I am wondering how to draw these multiple bootstrap curves in R. The codes of mine is like
dat2 <- read.delim("bone.data", sep ="\t", header= TRUE)
y <- dat2[,4]
x <- dat2[,2]
plot(x,y,xlab="age",ylab="BMD",col=ifelse(dat2[,3]=="female","red","blue"))
The multiple Bootstrap Curves are like Fig 8.2 bottom left one in this book. ESL
And the data named Bone Mineral Density could be get from this website: data
The direct link to the file being: here
You can plot a spline curve using smooth.spline
and lines
:
plot.spline = function(x, y, ...) {
s = smooth.spline(x, y, cv=TRUE)
lines(predict(s), ...)
}
So to perform bootstrapping, as per the instructions in the book, you sample random rows from the data with replacement, and call plot.spline
on the resampled data:
bootstrap.curves = function(dat, nboot, ...) {
for (i in 1:nboot) {
subdata = dat[sample(NROW(dat), replace=TRUE), ]

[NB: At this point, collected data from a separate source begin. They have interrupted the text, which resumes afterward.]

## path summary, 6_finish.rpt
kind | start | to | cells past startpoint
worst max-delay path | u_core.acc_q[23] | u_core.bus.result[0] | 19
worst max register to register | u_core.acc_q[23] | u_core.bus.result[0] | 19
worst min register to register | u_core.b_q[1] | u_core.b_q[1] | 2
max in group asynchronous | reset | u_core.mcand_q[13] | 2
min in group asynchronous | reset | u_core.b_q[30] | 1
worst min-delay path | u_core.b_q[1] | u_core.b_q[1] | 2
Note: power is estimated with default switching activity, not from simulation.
[config.mk]
export PLATFORM = sky130hd
export DESIGN_NAME = traffic_light_actuated_flat
export DESIGN_NICKNAME = d
export VERILOG_FILES = /design/src/rtl/traffic_light_actuated_if.sv /design/src/rtl/traffic_light_actuated.sv /design/src/flat_wrapper.sv
export SDC_FILE = /design/constraint.sdc
export NUM_CORES = 1
export LEC_CHECK = 0
export CAP_MARGIN = 0
export CORE_MARGIN = 4
export CORE_UTILIZATION = 45
export DETAILED_ROUTE_END_ITERATION = 12
export PLACE_DENSITY_LB_ADDON = 0.12
export SYNTH_ARGS = -nofsm -noshare
export SYNTH_HDL_FRONTEND = slang
export SYNTH_SLANG_ARGS = --single-unit
[constraint.sdc]
create_clock -name CLK -period 2.74 [get_ports CLK]
set_input_delay 0.548 -clock CLK [delete_from_list [all_inputs] [get_ports CLK]]
set_output_delay 0.548 -clock CLK [all_outputs]
set_load 0.005 [all_outputs]
[src/rtl/traffic_light_actuated_if.sv]
// Sensor, request and lamp signals of the actuated two-road controller.
// The master modport drives the inputs; the controller uses the slave modport.
interface traffic_light_actuated_if;
    logic       SA;
    logic       SB;
    logic       PREQ_A;
    logic       PREQ_B;
    logic       NIGHT;
    logic [1:0] A;
    logic [1:0] B;
    logic [1:0] PA;
    logic [1:0] PB;

    modport master (
        output SA, SB, PREQ_A, PREQ_B, NIGHT,
        input  A, B, PA, PB
    );

    modport slave (
        input  SA, SB, PREQ_A, PREQ_B, NIGHT,
        output A, B, PA, PB
    );
endinterface

[src/rtl/traffic_light_actuated.sv]
// Actuated two-road intersection controller with latched demand, green extension,
// pedestrian walk/flashing signals and a night flashing mode.
module traffic_light_actuated #(
    parameter int unsigned CNT_W       = 5,
    parameter int unsigned T_GREEN_MIN = 14,
    parameter int unsigned T_GREEN_MAX = 30,
    parameter int unsigned T_YELLOW    = 5,
    parameter int unsigned T_ALL_RED   = 3,
    parameter int unsigned T_WALK      = 8
) (
    input logic                     CLK,
    input logic                     RST,
    traffic_light_actuated_if.slave bus
);

    localparam logic [1:0] RED    = 2'b00;
    localparam logic [1:0] YELLOW = 2'b01;
    localparam logic [1:0] GREEN  = 2'b10;
    localparam logic [1:0] BLINK  = 2'b11;

    localparam logic [2:0] A_GREEN  = 3'd0;
    localparam logic [2:0] A_YELLOW = 3'd1;
    localparam logic [2:0] AR_AB    = 3'd2;
    localparam logic [2:0] B_GREEN  = 3'd3;
    localparam logic [2:0] B_YELLOW = 3'd4;
    localparam logic [2:0] AR_BA    = 3'd5;
    localparam logic [2:0] FLASH    = 3'd6;

    localparam logic [CNT_W-1:0] GMIN_LAST = CNT_W'(T_GREEN_MIN - 1);
    localparam logic [CNT_W-1:0] GMAX_LAST = CNT_W'(T_GREEN_MAX - 1);
    localparam logic [CNT_W-1:0] YEL_LAST  = CNT_W'(T_YELLOW - 1);
    localparam logic [CNT_W-1:0] AR_LAST   = CNT_W'(T_ALL_RED - 1);
    localparam logic [CNT_W-1:0] WALK_LEN  = CNT_W'(T_WALK);

    logic [2:0]       state_q, state_d;
    logic [CNT_W-1:0] count_q, count_d;
    logic             dem_a_q, dem_a_d;
    logic             dem_b_q, dem_b_d;
    logic [1:0]       a_d, b_d, pa_d, pb_d;
    logic             req_a, req_b;
    logic             want_b, want_a;

    assign req_a = bus.SA | bus.PREQ_A;
    assign req_b = bus.SB | bus.PREQ_B;

    // A request arriving this cycle counts as demand at once, as if already latched.
    assign want_b = dem_b_q | req_b | bus.NIGHT;
    assign want_a = dem_a_q | req_a | bus.NIGHT;

    always_comb begin
        state_d = state_q;
        unique case (state_q)
            A_GREEN: begin
                if (count_q >= GMIN_LAST && want_b && (!bus.SA || count_q >= GMAX_LAST)) begin
                    state_d = A_YELLOW;
                end
            end
            A_YELLOW: if (count_q == YEL_LAST) state_d = AR_AB;
            AR_AB:    if (count_q == AR_LAST) state_d = bus.NIGHT ? FLASH : B_GREEN;
            B_GREEN: begin
                if (count_q >= GMIN_LAST && want_a && (!bus.SB || count_q >= GMAX_LAST)) begin
                    state_d = B_YELLOW;
                end
            end
            B_YELLOW: if (count_q == YEL_LAST) state_d = AR_BA;
            AR_BA:    if (count_q == AR_LAST) state_d = bus.NIGHT ? FLASH : A_GREEN;
            FLASH:    if (!bus.NIGHT) state_d = AR_BA;
            default:  state_d = A_GREEN;
        endcase
    end

    always_comb begin
        if (state_d != state_q) begin
            count_d = '0;
        end else if (count_q == GMAX_LAST) begin
            count_d = count_q;
        end else begin
            count_d = count_q + CNT_W'(1);
        end
    end

    // Entering a green clears that road's latch even if a request arrives on the same edge.
    always_comb begin
        dem_a_d = dem_a_q | req_a;
        dem_b_d = dem_b_q | req_b;
        if (state_d == A_GREEN && state_q != A_GREEN) dem_a_d = 1'b0;
        if (state_d == B_GREEN && state_q != B_GREEN) dem_b_d = 1'b0;
    end

    always_comb begin
        a_d  = RED;
        b_d  = RED;
        pa_d = RED;
        pb_d = RED;
        unique case (state_d)
            A_GREEN: begin
                a_d  = GREEN;
                pa_d = (count_d < WALK_LEN) ? GREEN : BLINK;
            end
            A_YELLOW: a_d = YELLOW;
            B_GREEN: begin
                b_d  = GREEN;
                pb_d = (count_d < WALK_LEN) ? GREEN : BLINK;
            end
            B_YELLOW: b_d = YELLOW;
            FLASH: begin
                a_d = BLINK;
                b_d = BLINK;
            end
            default: ;
        endcase
    end

    always_ff @(posedge CLK) begin
        if (RST) begin
            state_q <= A_GREEN;
            count_q <= '0;
            dem_a_q <= 1'b0;
            dem_b_q <= 1'b0;
            bus.A   <= GREEN;
            bus.B   <= RED;
            bus.PA  <= GREEN;
            bus.PB  <= RED;
        end else begin
            state_q <= state_d;
            count_q <= count_d;
            dem_a_q <= dem_a_d;
            dem_b_q <= dem_b_d;
            bus.A   <= a_d;
            bus.B   <= b_d;
            bus.PA  <= pa_d;
            bus.PB  <= pb_d;
        end
    end

endmodule

[src/flat_wrapper.sv]
// flat-port wrapper written by rule: the top's interface ports become plain ports
module traffic_light_actuated_flat 
#(
    parameter int unsigned CNT_W       = 5,
    parameter int unsigned T_GREEN_MIN = 14,
    parameter int unsigned T_GREEN_MAX = 30,
    parameter int unsigned T_YELLOW    = 5,
    parameter int unsigned T_ALL_RED   = 3,
    parameter int unsigned T_WALK      = 8
)
  (CLK, RST, bus_SA, bus_SB, bus_PREQ_A, bus_PREQ_B, bus_NIGHT, bus_A, bus_B, bus_PA, bus_PB);
  traffic_light_actuated_if bus_i ();
  input logic CLK;
  input logic RST;
  input wire logic [$bits(bus_i.SA)-1:0] bus_SA;
  input wire logic [$bits(bus_i.SB)-1:0] bus_SB;
  input wire logic [$bits(bus_i.PREQ_A)-1:0] bus_PREQ_A;
  input wire logic [$bits(bus_i.PREQ_B)-1:0] bus_PREQ_B;
  input wire logic [$bits(bus_i.NIGHT)-1:0] bus_NIGHT;
  output wire logic [$bits(bus_i.A)-1:0] bus_A;
  output wire logic [$bits(bus_i.B)-1:0] bus_B;
  output wire logic [$bits(bus_i.PA)-1:0] bus_PA;
  output wire logic [$bits(bus_i.PB)-1:0] bus_PB;
  assign bus_i.SA = bus_SA;
  assign bus_i.SB = bus_SB;
  assign bus_i.PREQ_A = bus_PREQ_A;
  assign bus_i.PREQ_B = bus_PREQ_B;
  assign bus_i.NIGHT = bus_NIGHT;
  assign bus_A = bus_i.A;
  assign bus_B = bus_i.B;
  assign bus_PA = bus_i.PA;
  assign bus_PB = bus_i.PB;
  traffic_light_actuated #(.CNT_W(CNT_W), .T_GREEN_MIN(T_GREEN_MIN), .T_GREEN_MAX(T_GREEN_MAX), .T_YELLOW(T_YELLOW), .T_ALL_RED(T_ALL_RED), .T_WALK(T_WALK)) u_core (.CLK(CLK), .RST(RST), .bus(bus_i));
endmodule
Word level (Yosys, flattened, before mapping) --
Cells that the tools add are included.
Cells by class: reduce and logical (&&, ||, !) cells 17, order comparisons 3, bitwise operators 8, mux-type cells 16, eq/ne operators 15, add/subtract/negate cells 1
Operator list (count):
- 2-to-1 mux 3 bit | 9
- case mux 3 bit (7 select lines) | 1
- equality test 3 bit (second input constant) | 5
- case mux 2 bit (3 select lines) | 2
- 2-to-1 mux 5 bit | 2
- equality test 3 x 2 -> 1 bit (second input constant) | 3
- OR reduction 2 bit | 4
- equality test 3 x 1 -> 1 bit (second input constant) | 2
- logical AND 1 bit | 6
- zero test 3 bit | 2
- OR 1 bit | 6
- adder 5 x 1 -> 5 bit (second input constant) | 1
- equality test 5 x 2 -> 1 bit (second input constant) | 1
- equality test 5 x 3 -> 1 bit (second input constant) | 1
- equality test 5 bit (second input constant) | 1
- greater-or-equal comparator 5 x 4 -> 1 bit (second input constant) | 1
- greater-or-equal comparator 5 bit (second input constant) | 1
- less-than comparator 5 x 4 -> 1 bit (second input constant) | 1
- != test 3 x 2 -> 1 bit (second input constant) | 1
- != test 3 bit | 1
- nonzero test 3 bit | 1
- zero test 1 bit | 2
- logical OR 1 bit | 2
- 2-to-1 mux 2 bit | 1
- 2 further kinds | 3
Storage, ports and cells: input port bits 7, output and inout port bits 8, bits in registers 18

Depth between registers and ports, before layout --
depth in word-level cells 12, depth in mapped cells 8, gate-level depth less buffers 8

Worst setup path before layout --
OpenSTA, ideal clock, no wires.
path type register -> register, start point register u_core.count_q[1], end point register u_core.bus.A[1], arrival 2.161 ns, required time 2.674 ns, buffers on the path 0, library setup time 0.066 ns, slack 0.513 ns, clock period less this slack 2.227 ns, cell stages (with the launch flop) 9, path through dfxtp_1 > inv_1 > ha_1 > o311ai_2 > a211oi_2 > or4_1 > o311a_2 > or2_4 > a2bb2oi_2
On the way: longest elaborated chain between the ends 7, elaborated cells on any way between the ends 21, those cells by class order compare: 2; eq/ne: 4; mux: 8; reduce/logical: 7
Ends and longest elaborated chain:
- from (decl) | RTL line traffic_light_actuated.sv:36 | logic [CNT_W-1:0] count_q, count_d;
- from (signal assigned) | RTL line traffic_light_actuated.sv:126 | count_q <= count_d;
- greater-or-equal comparator 5 x 4 -> 1 bit / greater-or-equal comparator 5 bit (equally long branches) | RTL line traffic_light_actuated.sv:54, traffic_light_actuated.sv:61
- logical AND 1 bit (tied with other cells) | RTL line traffic_light_actuated.sv:61 | if (count_q >= GMIN_LAST && want_a && (!bus.SB || count_q >= GMAX_LAST)) begin
- logical AND 1 bit (on tied branches) | RTL line traffic_light_actuated.sv:61, traffic_light_actuated.sv:54
- 2-to-1 mux 3 bit (on tied branches) | RTL line traffic_light_actuated.sv:61, traffic_light_actuated.sv:54
- case mux 3 bit (7 select lines) * | RTL line traffic_light_actuated.sv:52 | unique case (state_q)
- equality test 3 bit (tied with other cells) | RTL line traffic_light_actuated.sv:95 | unique case (state_d)
- case mux 2 bit (3 select lines) * | RTL line traffic_light_actuated.sv:95
- to (signal assigned) | RTL line traffic_light_actuated.sv:120 | bus.A <= GREEN;
- to (signal assigned) | RTL line traffic_light_actuated.sv:129 | bus.A <= a_d;
- to (decl) | RTL line traffic_light_actuated_if.sv:21 | output A, B, PA, PB
Mark *: on every way between the ends. The rest lies on a longest branch, timed or not. A chain may end at the register's enable or synchronous reset.

Worst setup path in the final report --
Ends and elaborated chain as after synthesis.

==> results.cfg <==
[synth]
async_flop_share_pct = 0
ys_seq_area_share_pct = 36.3
synth_edf_count = 0
synth.most_common_cell = dfxtp_1
synth_top_area_share_pct = 36.3
synth-seq-cells = 18
synth_area_leaders = dfxtp_1, ha_1, nor2_1
synthFlopType = dfxtp_1
syn_inst = 109
synth_area_leader_cell = dfxtp_1
synth.distinct_cells = 44
ys_warn_count = 0
synth_common_cells = dfxtp_1, nor2_1
synth_nets = 120
netlist_area_um2 = 992
syn_avg_cell_area_um2 = 9.10

[sta]
worst_pin_slew_ps = 561
setup_viol = 0
timing.setup.tns_ps = 0
period_minus_slack_ps = 2470
period_share_pct = 90.2
drv_slew = 0
max_freq_mhz = 405
fin_skew_ps = 4.45
rsz0062_at_grt = false
max_slew_margin_pct = 62.1
finalHoldViolations = 0

[clocking]
htree_num_levels = 1
clk_pin_slew_ps = 110
cts_tree = yes
cts_buffers = 3
holdBufCountCts = 0
clk_latency_ps = 290
post-cts-setup-buffers = 0
root_buffer = clkbuf_4
cts_sinks = 18
ctsResizeCount = 0
clk_path_buf_depth = 2

[floorplan]
dieHeight_um = 55.0
fp.dieW_um = 55.0
dieArea_mm2 = 0.00302
rows = 16
start_util_pct = 49.1
ios = 15
coreArea_mm2 = 0.00202

[setup_path]
required_ps = 2970
r2r_slack_ps = 270
cp_max_fo = 7
end_kind = flop
rr_worst_depth = 8
crit-reg2reg-capture = u_core.bus.A[1]
worstPathArrival_ps = 2700
r2r_start = u_core.count_q[1]
start_kind = flop
setup.worst_path.class = flop to flop

[min_path]
hold_path_end = u_core.dem_a_q
min_from = u_core.dem_a_q
hold_path.class = flop to flop
hold_depth = 2

[final_layout]
fin_nets = 138
drive_gt1_share_pct = 15.1
design_area_mm2 = 0.00121
diodes = 0
syn2layout_area_growth_pct = 21.8

[drt]
viasPerCell = 5.67
vias = 868
routed_wl_um = 2140
drc = 0
first_pass_iters = 4
detail-route-antenna-nets = 0
drt_iter0_drc = 17
wl_per_cell_um = 14.0

[global_routing]
grt_max_degree = 15
grt_pass1_vias = 839
gr-usage-all-layers_pct = 16.9
grt_pass1_wl_um = 3720
grt-ovfl-total = 0
antenna_found_initial = 0

[placed_design]
io_buffers = 14
placed_area_mm2 = 0.00117
routabilityCongestion = 0.882
dp_hpwl_um = 1600

[run]
drv_cap = 0

[outcome]
status = finished clean

[power]
cellPowerDensity_mw_per_mm2 = 683
ir_drop_v = 0.000351
p_leak_nw = 0.458
[flip-flops by register name, indices dropped and copies added (netlist names)]
name	cells
u_core.dem_a_q	1
u_core.bus.PA	2
u_core.state_q	3
u_core.bus.A	2
u_core.dem_b_q	1
u_core.count_q	5
u_core.bus.PB	2
u_core.bus.B	2
[logic make-up after synthesis]
group	count (synthesis)	share of synthesized area (%)
AO/OA/AOI/OAI	31	26.2
XOR/XNOR	1	0.883
adder cells (fa/ha/maj)	4	5.04
buffers and inverters	9	3.53
flip-flops	18	36.3
AND/OR/NAND/NOR	46	28.0
[where the power goes]
group	leakage, nW	internal [mW]	switching, mW
logic	0.291	0.147	0.146
clock network	0.0210	0.0808	0.0827
registers	0.147	0.308	0.0617
[area by class of cell]
class / count / area, um2
Multi-Input combinational cell: 82 / 597
Timing Repair Buffer: 17 / 163
Fill cell: 187 / 813
Sequential cell: 18 / 360
Tap cell: 27 / 33.8
Clock buffer: 4 / 36.3
Inverter: 5 / 18.8
[layer usage]
| layer | routed length, um | track usage (%) | vias to the layer above |
|---|---|---|---|
| met5 | 0 | 0 | - |
| met1 | 1050 | 24.1 | 400 |
| met3 | 131 | 3.22 | 2 |
| met4 | 12 | 6.88 | 0 |
| met2 | 950 | 25.0 | 26 |
| li1 | - | - | 440 |
[per-stage QoR]
stage / hold slack [ps] / power [mW] / instances / utilization, % / setup WS (ps)
after CTS: 580 / 0.833 / 153 / 59.8 / 276
final: 580 / 0.826 / 153 / 59.8 / 269
after floorplan: 535 / 0.564 / 109 / - / 513
after global placement: 571 / 0.665 / 149 / 58.0 / 146
after detailed placement: 567 / 0.669 / 149 / 58.0 / 113
after global routing: 592 / 0.895 / 153 / 59.8 / 48.6
[worst max-delay path, stage by stage (launching register included)]
cell and delay (ps):
dfxtp_1 460, inv_1 110, ha_1 260, o311ai_2 340, a211oi_2 160, or4_1 490, o311a_2 190, or2_4 280
a2bb2oi_2 120
[placed cells by master, fill, tap and decap left out, drive strengths merged, types with 2 or more instances in the layout]
cell | netlist | final
dfxtp | 18 | 18
clkdlybuf4s50 | 0 | 14
nor2 | 12 | 12
nor3 | 6 | 6
inv | 5 | 5
nor2b | 5 | 5
a31oi | 5 | 5
nand3 | 5 | 5
a21oi | 5 | 5
ha | 4 | 4
clkbuf | 3 | 4
o21a | 3 | 3
nand2 | 3 | 3
buf | 1 | 3
nand2b | 2 | 2
and3 | 2 | 2
o211ai | 2 | 2
nand4 | 2 | 2
a2bb2oi | 2 | 2
o21ai | 2 | 2
nor4 | 2 | 2
a211oi | 2 | 2
[how the worst max path moves through the flow]
stage / endpoint / slack (ps) / start / cells after the start
after global placement: u_core.bus.A[1] / 150 / bus_NIGHT / 7
final: u_core.bus.A[1] / 270 / u_core.count_q[1] / 8
after detailed placement: u_core.bus.PA[0] / 110 / bus_SB / 7
after CTS: u_core.bus.A[1] / 280 / u_core.count_q[1] / 8
after floorplan: u_core.bus.A[1] / 510 / u_core.count_q[1] / 8
after global routing: u_core.bus.PA[0] / 50 / u_core.count_q[1] / 8
No activity file was read; power rests on OpenSTA's default activity.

plot.spline(subdata$age, subdata$spnbmd, ...)
}
}
You can thus use this function to run separate plots for male and female:
bootstrap.curves(dat2[dat2$gender == "female", ], 10, col="red")
bootstrap.curves(dat2[dat2$gender == "male", ], 10, col="blue")
End result:
Note: This code will produce a number of warnings (not errors) that look like:
1: In smooth.spline(x, y, cv = TRUE) :
crossvalidation with non-unique 'x' values seems doubtful
This is because of the bootstrap resampling. smooth.spline
uses cross validation to decide on the number of degrees of freedom to give a spline, but it prefers not to do so with duplicate x
values (as there effectively always will be with bootstrap resampling). You could get around this by choosing your own number of degrees of freedom, but this is probably fine for this purpose.